** DATA TO PROCESS **
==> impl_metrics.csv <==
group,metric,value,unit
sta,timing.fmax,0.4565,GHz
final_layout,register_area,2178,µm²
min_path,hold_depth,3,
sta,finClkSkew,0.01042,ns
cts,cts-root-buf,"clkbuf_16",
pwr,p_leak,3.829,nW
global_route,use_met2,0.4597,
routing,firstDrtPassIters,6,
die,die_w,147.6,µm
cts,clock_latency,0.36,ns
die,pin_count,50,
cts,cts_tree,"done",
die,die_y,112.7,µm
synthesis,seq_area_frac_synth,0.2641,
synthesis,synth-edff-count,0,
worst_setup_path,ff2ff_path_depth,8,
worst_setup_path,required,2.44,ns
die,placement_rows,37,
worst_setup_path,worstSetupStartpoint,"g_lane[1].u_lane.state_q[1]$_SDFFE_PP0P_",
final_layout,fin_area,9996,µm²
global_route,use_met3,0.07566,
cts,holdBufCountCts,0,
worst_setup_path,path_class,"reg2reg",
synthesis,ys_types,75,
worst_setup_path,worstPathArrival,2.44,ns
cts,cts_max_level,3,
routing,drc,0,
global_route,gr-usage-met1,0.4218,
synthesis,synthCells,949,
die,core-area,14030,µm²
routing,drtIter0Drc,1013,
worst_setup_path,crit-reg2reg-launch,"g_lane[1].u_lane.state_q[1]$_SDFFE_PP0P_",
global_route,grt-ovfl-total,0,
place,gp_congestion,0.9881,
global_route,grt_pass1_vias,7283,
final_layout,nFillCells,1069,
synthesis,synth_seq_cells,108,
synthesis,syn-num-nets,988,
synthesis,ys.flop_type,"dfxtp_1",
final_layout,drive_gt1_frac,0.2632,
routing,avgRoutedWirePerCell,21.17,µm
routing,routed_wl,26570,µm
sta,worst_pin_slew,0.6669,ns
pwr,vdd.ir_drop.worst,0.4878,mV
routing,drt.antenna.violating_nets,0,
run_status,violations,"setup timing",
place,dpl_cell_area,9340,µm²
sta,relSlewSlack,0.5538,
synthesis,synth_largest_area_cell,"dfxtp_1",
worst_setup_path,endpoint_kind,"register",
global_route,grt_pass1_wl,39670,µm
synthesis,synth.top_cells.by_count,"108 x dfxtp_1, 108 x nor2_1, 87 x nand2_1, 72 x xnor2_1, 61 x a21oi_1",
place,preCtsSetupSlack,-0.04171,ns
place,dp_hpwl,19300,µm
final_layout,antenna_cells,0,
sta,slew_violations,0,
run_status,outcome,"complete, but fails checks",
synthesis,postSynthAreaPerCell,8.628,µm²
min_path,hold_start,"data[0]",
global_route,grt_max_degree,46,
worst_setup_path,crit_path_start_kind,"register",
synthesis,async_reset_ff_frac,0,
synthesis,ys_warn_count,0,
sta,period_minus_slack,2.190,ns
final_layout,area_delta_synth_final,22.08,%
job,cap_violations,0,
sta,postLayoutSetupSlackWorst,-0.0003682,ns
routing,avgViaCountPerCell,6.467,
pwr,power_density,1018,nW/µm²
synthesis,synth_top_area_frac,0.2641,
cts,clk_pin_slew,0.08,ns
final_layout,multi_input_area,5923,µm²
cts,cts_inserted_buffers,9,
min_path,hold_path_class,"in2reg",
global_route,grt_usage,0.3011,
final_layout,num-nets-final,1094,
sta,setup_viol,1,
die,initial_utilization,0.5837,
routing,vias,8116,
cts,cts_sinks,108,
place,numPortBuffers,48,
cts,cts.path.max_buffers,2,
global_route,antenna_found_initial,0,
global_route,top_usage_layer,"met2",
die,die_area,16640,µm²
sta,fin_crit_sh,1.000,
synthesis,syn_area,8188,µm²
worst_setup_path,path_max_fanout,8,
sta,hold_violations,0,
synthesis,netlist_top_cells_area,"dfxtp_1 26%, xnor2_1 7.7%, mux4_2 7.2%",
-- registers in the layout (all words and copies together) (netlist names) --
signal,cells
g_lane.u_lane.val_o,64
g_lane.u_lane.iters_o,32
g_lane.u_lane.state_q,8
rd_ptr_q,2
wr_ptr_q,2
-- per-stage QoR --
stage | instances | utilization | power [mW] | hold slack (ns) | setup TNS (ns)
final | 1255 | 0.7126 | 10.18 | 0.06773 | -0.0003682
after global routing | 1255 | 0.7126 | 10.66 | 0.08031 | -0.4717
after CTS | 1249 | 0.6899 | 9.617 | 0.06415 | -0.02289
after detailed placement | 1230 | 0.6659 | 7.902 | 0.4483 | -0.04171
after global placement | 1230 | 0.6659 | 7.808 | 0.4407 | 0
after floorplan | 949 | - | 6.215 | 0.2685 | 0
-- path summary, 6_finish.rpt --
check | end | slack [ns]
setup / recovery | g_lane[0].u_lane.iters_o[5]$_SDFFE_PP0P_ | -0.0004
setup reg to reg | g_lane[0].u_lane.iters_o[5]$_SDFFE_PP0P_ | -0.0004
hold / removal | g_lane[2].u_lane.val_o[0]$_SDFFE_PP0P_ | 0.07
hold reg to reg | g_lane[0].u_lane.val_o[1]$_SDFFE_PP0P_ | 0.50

--

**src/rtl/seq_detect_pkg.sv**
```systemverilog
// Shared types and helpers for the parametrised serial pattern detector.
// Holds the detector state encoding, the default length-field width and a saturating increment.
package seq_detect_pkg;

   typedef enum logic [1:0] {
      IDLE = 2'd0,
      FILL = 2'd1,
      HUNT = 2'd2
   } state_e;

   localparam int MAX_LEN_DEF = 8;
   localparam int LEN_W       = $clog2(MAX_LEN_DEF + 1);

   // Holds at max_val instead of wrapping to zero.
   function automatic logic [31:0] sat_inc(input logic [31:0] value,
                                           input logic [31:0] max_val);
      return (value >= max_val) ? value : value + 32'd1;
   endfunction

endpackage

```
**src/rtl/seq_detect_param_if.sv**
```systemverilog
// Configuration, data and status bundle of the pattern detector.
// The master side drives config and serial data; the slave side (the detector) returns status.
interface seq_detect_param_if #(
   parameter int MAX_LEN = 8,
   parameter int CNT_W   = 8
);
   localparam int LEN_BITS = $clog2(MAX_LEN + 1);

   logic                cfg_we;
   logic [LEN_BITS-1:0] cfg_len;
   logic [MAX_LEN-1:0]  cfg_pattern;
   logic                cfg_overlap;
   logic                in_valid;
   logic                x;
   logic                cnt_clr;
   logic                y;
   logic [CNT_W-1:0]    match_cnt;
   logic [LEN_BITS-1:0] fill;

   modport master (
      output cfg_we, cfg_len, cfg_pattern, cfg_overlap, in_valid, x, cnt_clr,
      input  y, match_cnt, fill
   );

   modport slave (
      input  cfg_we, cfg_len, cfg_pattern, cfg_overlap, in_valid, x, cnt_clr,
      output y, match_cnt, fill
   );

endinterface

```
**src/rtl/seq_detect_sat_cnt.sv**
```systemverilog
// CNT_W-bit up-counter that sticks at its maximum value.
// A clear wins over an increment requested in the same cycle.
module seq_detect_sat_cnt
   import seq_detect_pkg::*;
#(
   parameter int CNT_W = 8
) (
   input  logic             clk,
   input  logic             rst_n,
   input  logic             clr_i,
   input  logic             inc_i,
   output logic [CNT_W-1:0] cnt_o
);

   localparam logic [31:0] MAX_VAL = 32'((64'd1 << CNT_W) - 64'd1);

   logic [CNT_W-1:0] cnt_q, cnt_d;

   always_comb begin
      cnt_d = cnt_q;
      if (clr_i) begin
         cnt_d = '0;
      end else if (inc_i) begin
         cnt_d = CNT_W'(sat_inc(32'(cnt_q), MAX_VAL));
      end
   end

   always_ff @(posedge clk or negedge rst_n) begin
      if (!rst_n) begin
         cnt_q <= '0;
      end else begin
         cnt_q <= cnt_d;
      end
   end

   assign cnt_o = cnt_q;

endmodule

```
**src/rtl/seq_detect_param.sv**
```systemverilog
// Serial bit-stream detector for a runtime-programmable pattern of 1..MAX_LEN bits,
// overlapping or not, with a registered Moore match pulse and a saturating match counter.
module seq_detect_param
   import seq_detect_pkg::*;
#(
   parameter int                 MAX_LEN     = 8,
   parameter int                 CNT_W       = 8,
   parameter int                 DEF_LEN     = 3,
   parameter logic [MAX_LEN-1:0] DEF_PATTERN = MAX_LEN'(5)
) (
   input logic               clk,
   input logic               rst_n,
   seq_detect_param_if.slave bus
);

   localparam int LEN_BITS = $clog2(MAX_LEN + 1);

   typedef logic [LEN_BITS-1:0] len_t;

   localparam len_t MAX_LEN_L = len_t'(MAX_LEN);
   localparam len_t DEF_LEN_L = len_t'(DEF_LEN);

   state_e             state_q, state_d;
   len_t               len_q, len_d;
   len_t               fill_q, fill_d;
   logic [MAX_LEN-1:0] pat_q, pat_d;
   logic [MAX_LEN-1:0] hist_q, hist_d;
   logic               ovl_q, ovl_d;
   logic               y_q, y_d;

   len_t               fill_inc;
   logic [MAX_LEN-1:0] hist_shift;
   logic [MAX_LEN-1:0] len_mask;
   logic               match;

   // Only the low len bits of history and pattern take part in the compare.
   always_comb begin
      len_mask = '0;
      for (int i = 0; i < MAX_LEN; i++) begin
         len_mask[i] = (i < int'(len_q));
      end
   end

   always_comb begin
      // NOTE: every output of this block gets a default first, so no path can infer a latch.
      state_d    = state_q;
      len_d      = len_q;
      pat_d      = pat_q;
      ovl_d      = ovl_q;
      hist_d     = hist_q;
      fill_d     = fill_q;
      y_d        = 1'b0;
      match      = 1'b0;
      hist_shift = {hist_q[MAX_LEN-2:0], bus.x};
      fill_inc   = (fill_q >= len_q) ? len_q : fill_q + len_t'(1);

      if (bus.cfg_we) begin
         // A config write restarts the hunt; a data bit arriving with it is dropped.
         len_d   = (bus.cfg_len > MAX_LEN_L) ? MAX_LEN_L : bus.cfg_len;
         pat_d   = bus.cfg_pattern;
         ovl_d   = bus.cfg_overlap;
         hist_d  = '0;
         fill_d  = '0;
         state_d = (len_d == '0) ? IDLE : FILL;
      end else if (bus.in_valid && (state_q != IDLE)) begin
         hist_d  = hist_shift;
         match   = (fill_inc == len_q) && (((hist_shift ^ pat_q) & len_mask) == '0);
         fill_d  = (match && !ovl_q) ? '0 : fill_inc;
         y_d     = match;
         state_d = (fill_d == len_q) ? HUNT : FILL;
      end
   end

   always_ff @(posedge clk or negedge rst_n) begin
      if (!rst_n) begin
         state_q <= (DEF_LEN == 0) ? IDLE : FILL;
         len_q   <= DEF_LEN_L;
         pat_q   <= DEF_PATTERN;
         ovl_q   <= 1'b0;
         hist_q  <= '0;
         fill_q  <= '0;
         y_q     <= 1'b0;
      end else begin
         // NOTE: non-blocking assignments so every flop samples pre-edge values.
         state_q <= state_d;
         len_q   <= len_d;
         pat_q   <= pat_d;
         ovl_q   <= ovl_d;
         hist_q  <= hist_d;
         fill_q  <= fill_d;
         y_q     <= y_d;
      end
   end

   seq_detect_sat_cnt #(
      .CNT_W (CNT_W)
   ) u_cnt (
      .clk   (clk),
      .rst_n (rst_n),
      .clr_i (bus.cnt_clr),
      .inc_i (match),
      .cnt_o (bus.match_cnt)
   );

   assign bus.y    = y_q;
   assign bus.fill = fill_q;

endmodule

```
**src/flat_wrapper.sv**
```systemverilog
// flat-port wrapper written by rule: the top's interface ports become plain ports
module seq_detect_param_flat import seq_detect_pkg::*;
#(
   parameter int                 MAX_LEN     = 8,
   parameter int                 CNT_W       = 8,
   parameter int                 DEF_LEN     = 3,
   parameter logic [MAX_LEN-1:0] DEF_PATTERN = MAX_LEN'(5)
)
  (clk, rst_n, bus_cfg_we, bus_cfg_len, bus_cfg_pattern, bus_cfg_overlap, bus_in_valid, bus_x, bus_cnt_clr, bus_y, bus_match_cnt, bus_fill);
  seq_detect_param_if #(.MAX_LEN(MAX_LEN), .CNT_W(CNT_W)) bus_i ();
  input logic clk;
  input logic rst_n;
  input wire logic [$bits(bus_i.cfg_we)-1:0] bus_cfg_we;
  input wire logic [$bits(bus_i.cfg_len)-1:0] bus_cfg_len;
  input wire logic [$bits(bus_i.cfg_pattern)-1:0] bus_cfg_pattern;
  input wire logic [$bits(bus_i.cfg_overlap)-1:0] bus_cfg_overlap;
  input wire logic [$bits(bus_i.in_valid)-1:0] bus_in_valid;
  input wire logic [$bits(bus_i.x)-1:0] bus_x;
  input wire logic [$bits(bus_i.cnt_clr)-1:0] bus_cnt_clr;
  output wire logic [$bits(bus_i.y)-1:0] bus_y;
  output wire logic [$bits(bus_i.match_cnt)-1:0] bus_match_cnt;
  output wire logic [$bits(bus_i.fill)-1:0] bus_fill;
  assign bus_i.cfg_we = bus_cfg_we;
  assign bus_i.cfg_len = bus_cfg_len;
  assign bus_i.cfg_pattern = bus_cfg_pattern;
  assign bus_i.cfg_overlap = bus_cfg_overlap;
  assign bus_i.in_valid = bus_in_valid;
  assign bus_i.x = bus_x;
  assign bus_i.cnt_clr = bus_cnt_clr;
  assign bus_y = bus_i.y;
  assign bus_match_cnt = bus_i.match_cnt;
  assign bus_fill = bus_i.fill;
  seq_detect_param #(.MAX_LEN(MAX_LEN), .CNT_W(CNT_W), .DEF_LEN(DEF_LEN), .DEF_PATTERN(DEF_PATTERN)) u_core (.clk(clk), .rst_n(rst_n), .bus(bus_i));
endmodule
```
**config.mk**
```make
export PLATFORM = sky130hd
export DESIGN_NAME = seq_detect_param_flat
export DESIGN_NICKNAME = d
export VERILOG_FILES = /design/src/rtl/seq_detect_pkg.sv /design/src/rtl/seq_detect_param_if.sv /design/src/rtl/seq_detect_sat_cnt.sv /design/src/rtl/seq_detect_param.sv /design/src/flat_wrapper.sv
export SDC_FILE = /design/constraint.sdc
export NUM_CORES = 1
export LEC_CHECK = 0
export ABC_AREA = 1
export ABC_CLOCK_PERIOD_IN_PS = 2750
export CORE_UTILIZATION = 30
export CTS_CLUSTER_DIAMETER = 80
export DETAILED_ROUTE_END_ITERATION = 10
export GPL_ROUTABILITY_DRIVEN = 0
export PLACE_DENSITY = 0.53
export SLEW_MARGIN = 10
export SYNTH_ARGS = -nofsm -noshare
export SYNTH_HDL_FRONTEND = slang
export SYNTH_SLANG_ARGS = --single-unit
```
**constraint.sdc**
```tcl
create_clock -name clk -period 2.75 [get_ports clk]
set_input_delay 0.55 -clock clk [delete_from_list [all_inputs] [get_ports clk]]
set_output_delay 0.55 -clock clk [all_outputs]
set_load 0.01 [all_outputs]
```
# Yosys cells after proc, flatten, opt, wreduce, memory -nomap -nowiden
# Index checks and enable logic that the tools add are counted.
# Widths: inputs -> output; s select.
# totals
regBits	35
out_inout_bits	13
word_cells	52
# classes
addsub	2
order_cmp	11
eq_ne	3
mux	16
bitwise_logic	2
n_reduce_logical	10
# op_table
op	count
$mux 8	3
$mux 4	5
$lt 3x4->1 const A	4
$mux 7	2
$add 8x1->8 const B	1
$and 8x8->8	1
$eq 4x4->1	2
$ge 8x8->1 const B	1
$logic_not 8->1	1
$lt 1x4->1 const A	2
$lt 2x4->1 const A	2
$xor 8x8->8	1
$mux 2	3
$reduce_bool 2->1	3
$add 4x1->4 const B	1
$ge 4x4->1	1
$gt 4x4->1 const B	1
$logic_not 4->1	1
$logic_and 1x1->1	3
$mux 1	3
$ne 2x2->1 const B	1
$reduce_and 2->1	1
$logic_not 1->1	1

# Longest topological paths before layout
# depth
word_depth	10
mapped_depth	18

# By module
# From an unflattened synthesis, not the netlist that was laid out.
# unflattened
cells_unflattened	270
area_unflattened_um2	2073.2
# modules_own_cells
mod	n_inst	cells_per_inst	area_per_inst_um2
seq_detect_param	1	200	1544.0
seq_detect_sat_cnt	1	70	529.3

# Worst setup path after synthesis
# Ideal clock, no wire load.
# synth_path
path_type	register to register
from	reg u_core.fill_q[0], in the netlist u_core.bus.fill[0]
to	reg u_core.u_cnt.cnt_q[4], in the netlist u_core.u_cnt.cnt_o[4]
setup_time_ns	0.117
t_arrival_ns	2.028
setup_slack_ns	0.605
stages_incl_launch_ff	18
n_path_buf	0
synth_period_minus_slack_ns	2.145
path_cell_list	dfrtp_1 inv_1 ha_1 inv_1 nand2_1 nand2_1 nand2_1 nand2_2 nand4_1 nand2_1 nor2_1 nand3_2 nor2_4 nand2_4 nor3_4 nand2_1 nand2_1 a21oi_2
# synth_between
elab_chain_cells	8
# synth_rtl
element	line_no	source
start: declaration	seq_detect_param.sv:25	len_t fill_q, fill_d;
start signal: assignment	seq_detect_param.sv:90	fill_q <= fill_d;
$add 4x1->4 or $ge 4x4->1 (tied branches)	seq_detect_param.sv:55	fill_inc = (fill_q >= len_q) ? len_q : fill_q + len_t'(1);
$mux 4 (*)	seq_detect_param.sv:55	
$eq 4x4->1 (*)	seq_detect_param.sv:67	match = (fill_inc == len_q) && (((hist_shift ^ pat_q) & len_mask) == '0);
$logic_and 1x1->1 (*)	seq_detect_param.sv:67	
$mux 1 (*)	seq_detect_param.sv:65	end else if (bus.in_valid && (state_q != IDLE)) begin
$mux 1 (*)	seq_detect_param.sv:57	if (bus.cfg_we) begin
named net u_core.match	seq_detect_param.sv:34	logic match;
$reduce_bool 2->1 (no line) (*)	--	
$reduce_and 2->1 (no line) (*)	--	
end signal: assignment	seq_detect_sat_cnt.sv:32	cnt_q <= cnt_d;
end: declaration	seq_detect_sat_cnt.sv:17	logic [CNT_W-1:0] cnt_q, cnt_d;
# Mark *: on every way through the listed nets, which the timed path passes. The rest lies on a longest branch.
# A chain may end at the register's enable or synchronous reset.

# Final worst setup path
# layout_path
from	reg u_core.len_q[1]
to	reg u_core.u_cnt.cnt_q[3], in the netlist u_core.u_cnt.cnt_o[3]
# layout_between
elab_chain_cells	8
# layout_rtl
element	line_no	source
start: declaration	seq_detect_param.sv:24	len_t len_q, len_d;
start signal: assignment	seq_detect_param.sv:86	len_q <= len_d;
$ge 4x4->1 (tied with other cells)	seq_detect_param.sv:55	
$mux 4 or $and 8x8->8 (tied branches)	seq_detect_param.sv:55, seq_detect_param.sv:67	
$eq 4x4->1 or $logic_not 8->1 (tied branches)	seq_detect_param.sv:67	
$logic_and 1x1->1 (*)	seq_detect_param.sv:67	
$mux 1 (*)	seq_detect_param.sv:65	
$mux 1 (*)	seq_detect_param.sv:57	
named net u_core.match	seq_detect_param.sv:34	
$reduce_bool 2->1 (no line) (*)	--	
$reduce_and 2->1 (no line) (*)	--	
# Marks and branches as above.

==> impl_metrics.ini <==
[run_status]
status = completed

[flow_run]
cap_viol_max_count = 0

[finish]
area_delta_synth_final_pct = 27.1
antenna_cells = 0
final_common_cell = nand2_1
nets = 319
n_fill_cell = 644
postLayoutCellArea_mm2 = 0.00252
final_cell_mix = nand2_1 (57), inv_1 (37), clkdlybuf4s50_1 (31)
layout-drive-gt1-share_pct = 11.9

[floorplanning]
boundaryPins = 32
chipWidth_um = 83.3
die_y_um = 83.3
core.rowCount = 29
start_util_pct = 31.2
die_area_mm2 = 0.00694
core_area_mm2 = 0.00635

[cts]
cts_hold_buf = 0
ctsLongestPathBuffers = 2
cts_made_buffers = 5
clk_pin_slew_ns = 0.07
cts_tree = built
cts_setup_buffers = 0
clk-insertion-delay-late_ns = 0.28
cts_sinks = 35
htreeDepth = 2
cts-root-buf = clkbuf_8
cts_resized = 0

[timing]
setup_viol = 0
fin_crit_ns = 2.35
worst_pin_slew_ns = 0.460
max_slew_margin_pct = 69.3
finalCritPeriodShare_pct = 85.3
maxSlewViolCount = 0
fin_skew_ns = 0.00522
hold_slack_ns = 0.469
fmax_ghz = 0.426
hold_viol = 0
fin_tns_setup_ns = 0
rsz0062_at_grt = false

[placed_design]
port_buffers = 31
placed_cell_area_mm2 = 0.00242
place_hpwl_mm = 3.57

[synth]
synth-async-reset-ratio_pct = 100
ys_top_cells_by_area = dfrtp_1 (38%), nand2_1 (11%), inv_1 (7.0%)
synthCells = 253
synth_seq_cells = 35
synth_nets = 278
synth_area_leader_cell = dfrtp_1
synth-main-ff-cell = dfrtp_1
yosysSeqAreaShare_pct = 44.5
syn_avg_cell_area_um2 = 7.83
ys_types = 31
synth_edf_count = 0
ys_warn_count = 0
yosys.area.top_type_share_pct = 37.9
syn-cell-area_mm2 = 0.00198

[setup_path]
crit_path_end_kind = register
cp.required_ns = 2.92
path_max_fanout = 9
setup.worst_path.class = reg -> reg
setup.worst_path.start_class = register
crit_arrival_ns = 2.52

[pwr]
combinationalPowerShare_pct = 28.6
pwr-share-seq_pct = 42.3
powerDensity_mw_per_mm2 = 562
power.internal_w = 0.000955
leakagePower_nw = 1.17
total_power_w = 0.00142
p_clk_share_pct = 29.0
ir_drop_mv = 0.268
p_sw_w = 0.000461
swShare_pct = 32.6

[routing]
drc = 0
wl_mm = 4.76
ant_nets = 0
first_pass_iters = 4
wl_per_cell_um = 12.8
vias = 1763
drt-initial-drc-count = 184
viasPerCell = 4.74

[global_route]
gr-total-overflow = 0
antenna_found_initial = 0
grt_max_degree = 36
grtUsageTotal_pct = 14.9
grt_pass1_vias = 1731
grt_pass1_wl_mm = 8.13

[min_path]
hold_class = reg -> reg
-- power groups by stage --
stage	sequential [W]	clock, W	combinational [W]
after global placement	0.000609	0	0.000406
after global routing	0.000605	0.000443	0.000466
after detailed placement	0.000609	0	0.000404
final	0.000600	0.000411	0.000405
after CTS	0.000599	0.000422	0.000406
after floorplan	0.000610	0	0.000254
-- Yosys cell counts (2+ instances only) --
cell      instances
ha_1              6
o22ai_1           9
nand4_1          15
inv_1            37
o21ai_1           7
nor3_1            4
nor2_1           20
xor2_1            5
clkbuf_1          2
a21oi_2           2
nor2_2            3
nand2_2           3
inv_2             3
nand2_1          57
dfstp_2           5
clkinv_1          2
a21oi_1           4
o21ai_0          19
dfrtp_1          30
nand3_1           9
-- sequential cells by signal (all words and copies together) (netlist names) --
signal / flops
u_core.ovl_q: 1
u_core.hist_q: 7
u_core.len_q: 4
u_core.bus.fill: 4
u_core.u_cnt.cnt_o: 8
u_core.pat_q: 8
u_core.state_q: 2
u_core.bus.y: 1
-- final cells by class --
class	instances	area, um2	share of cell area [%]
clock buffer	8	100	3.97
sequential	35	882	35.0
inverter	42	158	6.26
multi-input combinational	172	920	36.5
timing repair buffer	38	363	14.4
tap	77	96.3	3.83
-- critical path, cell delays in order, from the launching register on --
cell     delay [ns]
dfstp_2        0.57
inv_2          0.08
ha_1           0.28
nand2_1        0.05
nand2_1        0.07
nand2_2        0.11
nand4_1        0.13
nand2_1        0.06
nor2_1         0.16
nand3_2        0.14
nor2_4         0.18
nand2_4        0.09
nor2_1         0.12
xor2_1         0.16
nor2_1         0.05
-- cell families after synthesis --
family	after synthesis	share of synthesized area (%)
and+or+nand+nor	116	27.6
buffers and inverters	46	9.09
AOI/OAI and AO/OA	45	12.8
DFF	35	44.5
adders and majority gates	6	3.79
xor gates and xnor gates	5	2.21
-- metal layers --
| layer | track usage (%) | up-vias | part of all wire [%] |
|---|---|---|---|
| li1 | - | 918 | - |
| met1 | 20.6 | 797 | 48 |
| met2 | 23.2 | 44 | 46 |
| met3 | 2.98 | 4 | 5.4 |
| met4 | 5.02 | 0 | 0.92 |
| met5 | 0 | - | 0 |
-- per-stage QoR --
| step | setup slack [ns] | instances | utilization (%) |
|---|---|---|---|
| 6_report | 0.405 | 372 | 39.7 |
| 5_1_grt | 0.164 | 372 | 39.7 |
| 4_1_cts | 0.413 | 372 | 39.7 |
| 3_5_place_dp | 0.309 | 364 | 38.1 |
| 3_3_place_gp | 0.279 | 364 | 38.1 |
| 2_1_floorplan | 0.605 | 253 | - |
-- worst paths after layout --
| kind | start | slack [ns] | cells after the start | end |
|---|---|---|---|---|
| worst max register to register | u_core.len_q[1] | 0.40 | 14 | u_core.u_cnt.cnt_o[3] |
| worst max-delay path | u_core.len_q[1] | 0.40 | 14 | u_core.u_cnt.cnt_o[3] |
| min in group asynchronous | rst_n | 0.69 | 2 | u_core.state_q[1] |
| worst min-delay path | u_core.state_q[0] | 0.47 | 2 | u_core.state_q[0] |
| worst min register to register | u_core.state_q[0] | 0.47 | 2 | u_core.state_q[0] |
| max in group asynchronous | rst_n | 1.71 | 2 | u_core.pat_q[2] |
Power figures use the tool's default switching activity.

** WORK INSTRUCTIONS **
Begin at the line above that has "global_route,grt_pass1_wl,39670,µm" and stop after the line that has "pwr,power_density,1018,nW/µm²", copying each line exactly and adding nothing else.

** OUTPUT OF THE EXERCISE **
global_route,grt_pass1_wl,39670,µm
synthesis,synth.top_cells.by_count,"108 x dfxtp_1, 108 x nor2_1, 87 x nand2_1, 72 x xnor2_1, 61 x a21oi_1",
place,preCtsSetupSlack,-0.04171,ns
place,dp_hpwl,19300,µm
final_layout,antenna_cells,0,
sta,slew_violations,0,
run_status,outcome,"complete, but fails checks",
synthesis,postSynthAreaPerCell,8.628,µm²
min_path,hold_start,"data[0]",
global_route,grt_max_degree,46,
worst_setup_path,crit_path_start_kind,"register",
synthesis,async_reset_ff_frac,0,
synthesis,ys_warn_count,0,
sta,period_minus_slack,2.190,ns
final_layout,area_delta_synth_final,22.08,%
job,cap_violations,0,
sta,postLayoutSetupSlackWorst,-0.0003682,ns
routing,avgViaCountPerCell,6.467,
pwr,power_density,1018,nW/µm²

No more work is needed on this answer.